2

I'm learning SQLAlchemy and I want to make sure that I've understood the backref parameter in relationship correctly.

For example

from app import db

class User(db.Model):
    id = db.Column(db.Integer, primary_key=True)
    username = db.Column(db.String(64), unique=True)

    posts = db.relationship('Post', backref='author', lazy=True)


class Post(db.Model):
    id = db.Column(db.Integer, primary_key=True)
    body = db.Column(db.String(140))

    user_id = db.Column(db.Integer, db.ForeignKey('user.id'))

Say I have a User object j = models.User.query.get(1). My question is, is there any difference between the following things?

  • j.posts
  • Post.query.filter_by(author=j).all()
  • Post.query.with_parent(j).all()
  • Post.query.with_parent(j, property='posts').all()
  • Post.query.with_parent(j, property=User.posts).all()
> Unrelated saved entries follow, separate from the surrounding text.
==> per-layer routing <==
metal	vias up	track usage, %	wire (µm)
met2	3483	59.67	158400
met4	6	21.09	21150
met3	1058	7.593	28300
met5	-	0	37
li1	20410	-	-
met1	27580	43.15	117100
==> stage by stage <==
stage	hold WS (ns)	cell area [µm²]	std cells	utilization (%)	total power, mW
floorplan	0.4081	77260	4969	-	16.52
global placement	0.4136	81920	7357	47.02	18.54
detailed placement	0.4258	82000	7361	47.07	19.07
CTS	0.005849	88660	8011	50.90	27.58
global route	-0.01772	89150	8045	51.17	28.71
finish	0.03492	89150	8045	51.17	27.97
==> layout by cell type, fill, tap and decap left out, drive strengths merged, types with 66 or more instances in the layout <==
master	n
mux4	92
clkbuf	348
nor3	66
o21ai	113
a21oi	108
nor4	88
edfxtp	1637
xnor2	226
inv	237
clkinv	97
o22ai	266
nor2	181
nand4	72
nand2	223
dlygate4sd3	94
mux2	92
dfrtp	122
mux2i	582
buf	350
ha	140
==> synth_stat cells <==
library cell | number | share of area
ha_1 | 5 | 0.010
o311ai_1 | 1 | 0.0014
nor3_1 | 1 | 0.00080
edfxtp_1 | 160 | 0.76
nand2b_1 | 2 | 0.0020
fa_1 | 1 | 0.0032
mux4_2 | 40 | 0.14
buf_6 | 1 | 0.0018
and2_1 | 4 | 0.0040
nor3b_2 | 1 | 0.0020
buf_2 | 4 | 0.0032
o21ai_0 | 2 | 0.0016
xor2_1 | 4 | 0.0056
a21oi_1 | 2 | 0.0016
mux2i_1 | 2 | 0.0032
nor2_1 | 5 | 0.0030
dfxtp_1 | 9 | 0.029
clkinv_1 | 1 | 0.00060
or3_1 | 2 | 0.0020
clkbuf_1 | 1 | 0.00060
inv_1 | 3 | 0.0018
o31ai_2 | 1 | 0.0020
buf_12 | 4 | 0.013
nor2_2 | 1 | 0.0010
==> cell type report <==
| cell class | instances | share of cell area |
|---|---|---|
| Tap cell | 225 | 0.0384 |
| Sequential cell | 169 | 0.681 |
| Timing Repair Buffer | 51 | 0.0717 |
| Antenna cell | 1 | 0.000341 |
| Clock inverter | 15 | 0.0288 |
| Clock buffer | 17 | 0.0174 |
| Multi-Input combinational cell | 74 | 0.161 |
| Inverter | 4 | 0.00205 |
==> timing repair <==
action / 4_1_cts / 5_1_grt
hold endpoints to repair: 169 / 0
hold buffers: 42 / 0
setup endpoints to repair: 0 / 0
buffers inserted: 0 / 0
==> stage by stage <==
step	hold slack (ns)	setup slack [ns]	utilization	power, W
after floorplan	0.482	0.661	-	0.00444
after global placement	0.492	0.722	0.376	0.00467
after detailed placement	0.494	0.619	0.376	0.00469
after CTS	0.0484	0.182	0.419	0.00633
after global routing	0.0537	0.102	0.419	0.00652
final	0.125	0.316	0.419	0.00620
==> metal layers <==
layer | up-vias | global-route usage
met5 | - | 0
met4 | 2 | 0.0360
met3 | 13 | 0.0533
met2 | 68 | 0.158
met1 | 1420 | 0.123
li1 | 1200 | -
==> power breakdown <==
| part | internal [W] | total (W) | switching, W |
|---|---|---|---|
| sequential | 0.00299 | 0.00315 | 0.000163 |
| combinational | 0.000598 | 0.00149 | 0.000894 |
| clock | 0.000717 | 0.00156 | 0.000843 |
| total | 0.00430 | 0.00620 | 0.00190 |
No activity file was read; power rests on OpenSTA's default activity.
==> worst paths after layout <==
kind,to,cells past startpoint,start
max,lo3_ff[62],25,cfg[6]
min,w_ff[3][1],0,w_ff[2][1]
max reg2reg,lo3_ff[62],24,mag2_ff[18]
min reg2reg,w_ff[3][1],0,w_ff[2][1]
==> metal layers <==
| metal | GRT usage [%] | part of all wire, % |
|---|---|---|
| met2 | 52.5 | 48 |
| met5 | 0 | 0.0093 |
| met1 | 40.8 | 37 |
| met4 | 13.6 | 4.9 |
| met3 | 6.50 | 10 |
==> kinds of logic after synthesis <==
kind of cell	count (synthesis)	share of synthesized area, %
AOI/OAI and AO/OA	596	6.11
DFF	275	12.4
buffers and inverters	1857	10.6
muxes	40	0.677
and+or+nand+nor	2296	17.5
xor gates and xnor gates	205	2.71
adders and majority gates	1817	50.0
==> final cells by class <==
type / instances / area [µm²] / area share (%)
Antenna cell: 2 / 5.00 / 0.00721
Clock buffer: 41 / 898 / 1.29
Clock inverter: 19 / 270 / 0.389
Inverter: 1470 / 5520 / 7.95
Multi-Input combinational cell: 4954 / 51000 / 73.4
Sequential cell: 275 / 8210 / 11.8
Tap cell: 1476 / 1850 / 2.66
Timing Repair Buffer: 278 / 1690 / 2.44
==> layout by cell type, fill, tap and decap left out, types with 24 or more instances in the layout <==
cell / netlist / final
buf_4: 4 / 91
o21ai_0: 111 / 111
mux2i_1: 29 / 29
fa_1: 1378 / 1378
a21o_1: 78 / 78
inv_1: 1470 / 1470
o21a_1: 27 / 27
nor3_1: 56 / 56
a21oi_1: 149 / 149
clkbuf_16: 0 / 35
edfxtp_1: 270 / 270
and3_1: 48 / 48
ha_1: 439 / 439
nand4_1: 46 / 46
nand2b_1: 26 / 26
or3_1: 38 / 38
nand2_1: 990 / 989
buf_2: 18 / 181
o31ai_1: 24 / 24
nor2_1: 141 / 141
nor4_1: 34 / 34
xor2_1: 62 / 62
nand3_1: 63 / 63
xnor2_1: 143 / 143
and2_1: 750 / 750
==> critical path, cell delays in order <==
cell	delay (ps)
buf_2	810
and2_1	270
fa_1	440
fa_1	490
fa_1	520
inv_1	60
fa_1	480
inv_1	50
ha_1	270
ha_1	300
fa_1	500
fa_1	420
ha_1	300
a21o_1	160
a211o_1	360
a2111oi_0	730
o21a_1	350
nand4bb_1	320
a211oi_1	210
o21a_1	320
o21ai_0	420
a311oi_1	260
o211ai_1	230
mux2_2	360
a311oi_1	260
==> config.mk <==
export PLATFORM = sky130hd
export DESIGN_NAME = qbp_csr
export DESIGN_NICKNAME = d
export VERILOG_FILES = /design/src/hw/rtl/qbp_pkg.sv /design/src/hw/rtl/qbp_csr.sv
export SDC_FILE = /design/constraint.sdc
export NUM_CORES = 1
export LEC_CHECK = 0
export ABC_AREA = 1
export BUFFER_PORTS_ARGS = -buffer_cell sky130_fd_sc_hd__buf_4
export CAP_MARGIN = 15
export CORE_MARGIN = 2
export CORE_UTILIZATION = 47
export CTS_BUF_LIST = sky130_fd_sc_hd__clkbuf_4
export DETAILED_ROUTE_END_ITERATION = 16
export GPL_TIMING_DRIVEN = 0
export PLACE_DENSITY = 0.91
export SLEW_MARGIN = 0
export SYNTH_ARGS = -nofsm -noshare
export SYNTH_HDL_FRONTEND = slang
export SYNTH_SLANG_ARGS = --single-unit
==> constraint.sdc <==
create_clock -name clock -period 1.3 [get_ports clock]
set_clock_uncertainty 0.15 [all_clocks]
set_input_delay 0.195 -clock clock [delete_from_list [all_inputs] [get_ports clock]]
set_output_delay 0.195 -clock clock [all_outputs]
set_load 0.01 [all_outputs]
==> src/hw/rtl/qbp_pkg.sv <==
// Package for the quantise-and-bit-pack block: constants, payload and
// register structs shared by every module. No dependencies.
`default_nettype none

package qbp_pkg;

   localparam int MAX_CODE_WIDTH = 32;
   localparam int WIDTH_BITS     = 6;
   localparam int VALUE_BITS     = 48;
   localparam int SCALE_BITS     = 32;
   localparam int DIFF_BITS      = VALUE_BITS + 1;
   localparam int IP_BITS        = 50;
   localparam int ACC_BITS       = MAX_CODE_WIDTH + 8;
   localparam int CNT_BITS       = $clog2(ACC_BITS);
   localparam int QUEUE_DEPTH    = 4;
   localparam int QPTR_BITS      = $clog2(QUEUE_DEPTH);
   localparam int ADDR_BITS      = 5;
   localparam int CSR_DATA_BITS  = 64;

   localparam logic [WIDTH_BITS-1:0] WIDTH_RESET = 6'd16;
   localparam logic [SCALE_BITS-1:0] SCALE_RESET = 32'd65536;

   typedef enum logic [1:0] {
      REG_CODE_WIDTH = 2'd0,
      REG_REFERENCE  = 2'd1,
      REG_SCALE      = 2'd2,
      REG_UNUSED     = 2'd3
   } reg_index_type;

   typedef struct packed {
      logic signed [VALUE_BITS-1:0] sample;
      logic                         final_sample;
   } req_data_type;

   typedef struct packed {
      logic [7:0] packed_byte;
      logic       run_last;
      logic       stream_end;
      logic       code_clamped;
   } rsp_data_type;

   typedef struct packed {
      logic        [WIDTH_BITS-1:0] code_width;
      logic signed [VALUE_BITS-1:0] reference_value;
      logic        [SCALE_BITS-1:0] scale_factor;
   } cfg_type;

   // one quantised code on its way from the front to the packer
   typedef struct packed {
      logic [MAX_CODE_WIDTH-1:0] code;
      logic [WIDTH_BITS-1:0]     width;
      logic                      clamped;
      logic                      final_sample;
   } code_item_type;

endpackage

`default_nettype wire

==> src/hw/rtl/qbp_csr.sv <==
// Configuration registers behind an APB-style port.
// Depends on qbp_pkg.
`default_nettype none

module qbp_csr import qbp_pkg::*; (
   input  wire logic                     clock,
   input  wire logic                     reset,
   input  wire logic                     psel,
   input  wire logic                     penable,
   input  wire logic                     pwrite,
   input  wire logic [ADDR_BITS-1:0]     paddr,
   input  wire logic [CSR_DATA_BITS-1:0] pwdata,
   output logic      [CSR_DATA_BITS-1:0] prdata,
   output logic                          pready,
   output cfg_type                       cfg
);

   cfg_type       cfg_ff;
   reg_index_type idx;
   logic          wr_en;

   assign idx    = reg_index_type'(paddr[ADDR_BITS-1:3]);
   assign wr_en  = psel & penable & pwrite;
   assign pready = 1'b1;
   assign cfg    = cfg_ff;

   always_ff @(posedge clock) begin
      if (reset) begin
         cfg_ff.code_width      <= WIDTH_RESET;
         cfg_ff.reference_value <= '0;
         cfg_ff.scale_factor    <= SCALE_RESET;
      end else if (wr_en) begin
         unique case (idx)
            REG_CODE_WIDTH: cfg_ff.code_width      <= pwdata[WIDTH_BITS-1:0];
            REG_REFERENCE:  cfg_ff.reference_value <= pwdata[VALUE_BITS-1:0];
            REG_SCALE:      cfg_ff.scale_factor    <= pwdata[SCALE_BITS-1:0];
            default: ;
         endcase
      end
   end

   always_comb begin
      unique case (idx)
         REG_CODE_WIDTH: prdata = CSR_DATA_BITS'(cfg_ff.code_width);
         REG_REFERENCE:  prdata = CSR_DATA_BITS'(unsigned'(cfg_ff.reference_value));
         REG_SCALE:      prdata = CSR_DATA_BITS'(cfg_ff.scale_factor);
         default:        prdata = '0;
      endcase
   end

endmodule

`default_nettype wire

==> flow_summary.yaml, run 1 <==
global_route:
  grt_max_degree: 14
  grt_usage_pct: 32.0
  grt_pass1_wl_um: 25100
  grt_pass1_vias: 5143
  antenna_found_initial: 0
  globalRoute.totalOverflow: 0
yosys:
  yosysSeqAreaShare_pct: 40.8
  ys_ff_latch: 86
  synth_ff_type: "dfxtp_1"
  mappedNetlistArea_mm2: 0.00422
  synth_common_cells: "188 x nor2_1, 185 x nand2_1, 93 x nand3_1"
  synthTopCellsByArea: "dfxtp_1 41%, nor2_1 17%, nand2_1 16%"
  synth-edff-count: 0
  ys_warn_count: 0
  avgSynthCellArea_um2: 6.15
  async_flop_share_pct: 0
  synth_top_area_cell: "dfxtp_1"
  synth_cell_types: 15
  syn_inst: 687
  synth_top_area_share_pct: 40.8
  yosysMostFrequentCell: "nor2_1"
worst_hold_path:
  hold-path-cell-count: 5
  hold_path_class: "in -> reg"
  hp-start: "paddr[4]"
detailed_routing:
  top_layer_used: "met4"
  routedWlPerCell_um: 17.3
  drt-total-wl_um: 18900
  vias: 5786
  dr_wl_met3_um: 1530
  viasPerCell: 5.27
  wl_met1_um: 6940
  ant_nets: 0
  wl_met2_um: 9630
  drcViolationCount: 0
  dr.pass1.iters: 5
  drt_iter0_drc: 357
timing:
  setup_viol: 61
  fin_crit_sh_pct: 116
  clock.fmax_mhz: 665
  hold_ws_ns: 0.0146
  hold_violations: 0
  worst_pin_slew_ns: 0.586
  drv_slew: 0
  tns_ns: -4.95
  slew_headroom_pct: 60.9
  rsz0062_at_grt: "yes"
  min_period_ns: 1.50
  layout_setup_ws_ns: -0.203
floorplan:
  start_util_pct: 48.4
  die_w_um: 98.8
  rows: 34
  boundaryPins: 225
  dieHeight_um: 98.8
  die_area_mm2: 0.00976
  core_area_mm2: 0.00872
setup_path:
  cp_num_buf_inv: 2
  endpoint_kind: "output port"
  required_ns: 0.95
  critPathMaxStageDelay_ns: 0.39
  critPathMaxFanout: 3
  worstPathArrival_ns: 1.16
  critical_path.startpoint: "cfg[76]"
  start_kind: "register"
  path_cells: "inv_2, nor2_1, buf_4"
  path_delay_family: "flip-flops"
  r2r_start: "cfg[24]"
  slowest_stage: "dfxtp_2"
  critPathKind: "reg -> out"
  crit_cells: 3
  reg2reg_depth: 4
power_and_ir_drop:
  seq_power_share_pct: 50.1
  comb_power_share_pct: 21.7
  report.power.total_mw: 5.50
  p_leak_nw: 3.79
  switchingPower_mw: 1.59
  clkPwrFrac_pct: 28.1
  switching_share_pct: 29.0
  internal_power_mw: 3.91
  power_per_cell_area_mw_per_mm2: 739
  ir_drop_v: 0.000528
clock_tree:
  clock_path_buffers: 2
  cts_tree: "yes"
  cts_sinks: 86
  cts_made_buffers: 9
  cts.htree.levels: 3
  clock-root-buffer: "clkbuf_4"
  clk_latency_ns: 0.41
  path_clk_slew_ns: 0.14
layout:
  area_growth_pct: 76.2
  nets: 1058
  utilization_pct: 85.3
  fillerInstances: 499
  drive_gt1_share_pct: 45.6
  largest_register_ffs: 86
  post-route-cell-area_mm2: 0.00744
placement:
  place_congestion: 0.878
  place_hpwl_um: 9970
  port-buffer-count: 188
  place_area_mm2: 0.00583
job:
  maxCapViolations: 0
run_status:
  status: "finished, violations left"
  violations: "setup timing"
-- per-stage QoR --
| stage | setup WS (ns) | instances |
|---|---|---|
| after floorplan | 0.148 | 702 |
| after global placement | -0.313 | 998 |
| after CTS | -0.108 | 1077 |
| final | -0.203 | 1098 |
| after detailed placement | -0.326 | 998 |
| after global routing | -0.266 | 1097 |
-- power by group through the flow --
stage                     Clock [mW]  Sequential, mW  Combinational (mW)
after floorplan                    0            2.82               0.423
after global placement             0            2.80               0.804
after detailed placement           0            2.80               0.816
after CTS                       1.50            2.75                1.01
after global routing            1.66            2.76                1.27
final                           1.55            2.76                1.20
-- kinds of logic (layout without fill, tap and decap cells) --
family          after synthesis  after routing  synth area share, %
other cells                   2             18                0.178
buf+inv                     127            414                 14.0
compound gates                2              2                0.237
flops                        86             86                 40.8
simple gates                470            470                 44.8
-- cells in the final DEF (no fill, tap or decap), drive strengths merged, types with 2 or more instances in the layout --
master | netlist | routed
nand3 | 93 | 93
dlygate4sd3 | 0 | 50
o21ai | 2 | 2
inv | 68 | 68
clkbuf | 4 | 16
nor2 | 191 | 191
conb | 2 | 17
dfxtp | 86 | 86
clkinv | 0 | 3
nand2 | 186 | 186
buf | 55 | 274
-- tightest hold or removal path: stages --
cell,delay [ns]
buf_12,0.10
inv_6,0.04
nand2_1,0.06
o21ai_0,0.09
nand3_1,0.07
-- final timing paths --
path / to / slack, ns
worst min-delay path: cfg[84] / 0.01
worst min register to register: cfg[58] / 0.36
worst max-delay path: prdata[44] / -0.20
worst max register to register: cfg[24] / 0.31
-- layout make-up --
type | instances | area [um^2] | share of cell area [%]
repair buffers | 271 | 2480 | 33.3
multi-input cells | 489 | 2140 | 28.8
flip-flops and latches | 86 | 1840 | 24.7
plain buffers | 59 | 450 | 6.05
inverters | 68 | 260 | 3.50
well taps | 108 | 135 | 1.82
clock buffers | 11 | 82.6 | 1.11
clock inverters | 5 | 50.0 | 0.673
diodes | 1 | 2.50 | 0.0336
The results returned are same, but I don't know whether the SQL statements executed are identical.

What I've tried

The SQLAlchemy docs says:

with_parent(instance, property=None, from_entity=None)

...the given property can be None, in which case a search is performed against this Query object’s target mapper.

So the last three statements seem same, but I don't really understand what does this Query object’s target mapper refer to. Is it Post in this case, for this query is performed on Post?

nalzok
  • 14,965
  • 21
  • 72
  • 139

2 Answers2

7

Even if the generated SQL statements are identical, the commands you enlisted may have a different impact on your application, e.g. j.posts will cache (memoize, do not confuse with Werkzeug caching) results you have got, while others will fetch them every single time.

If you remove .all() from your queries you can simply print them:

query = Post.query.filter_by(author=j)
print(query)

Which would result in:

SELECT post.id AS post_id, post.body AS post_body, post.user_id AS post_user_id 
FROM post 
WHERE ? = post.user_id

Using .all() is essentially like getting [m for m in query]).

The trick with query-printing will not work for j.posts which will return something like:

> print(j.posts)
> [Post(...), Post(..)]

Still, you can see all the silently emitted queries using built-in sqlalchemy loggers. See the following code:

from flask import Flask
from flask_sqlalchemy import SQLAlchemy
from sqlalchemy.engine import Engine
from sqlalchemy import event
import logging


app = Flask(__name__)
app.config['SQLALCHEMY_DATABASE_URI'] = 'sqlite:////tmp/tests.db'
db = SQLAlchemy(app)


logging.basicConfig()
logger = logging.getLogger('sqlalchemy.engine')


class User(db.Model):
    id = db.Column(db.Integer, primary_key=True)
    username = db.Column(db.String(64), unique=True)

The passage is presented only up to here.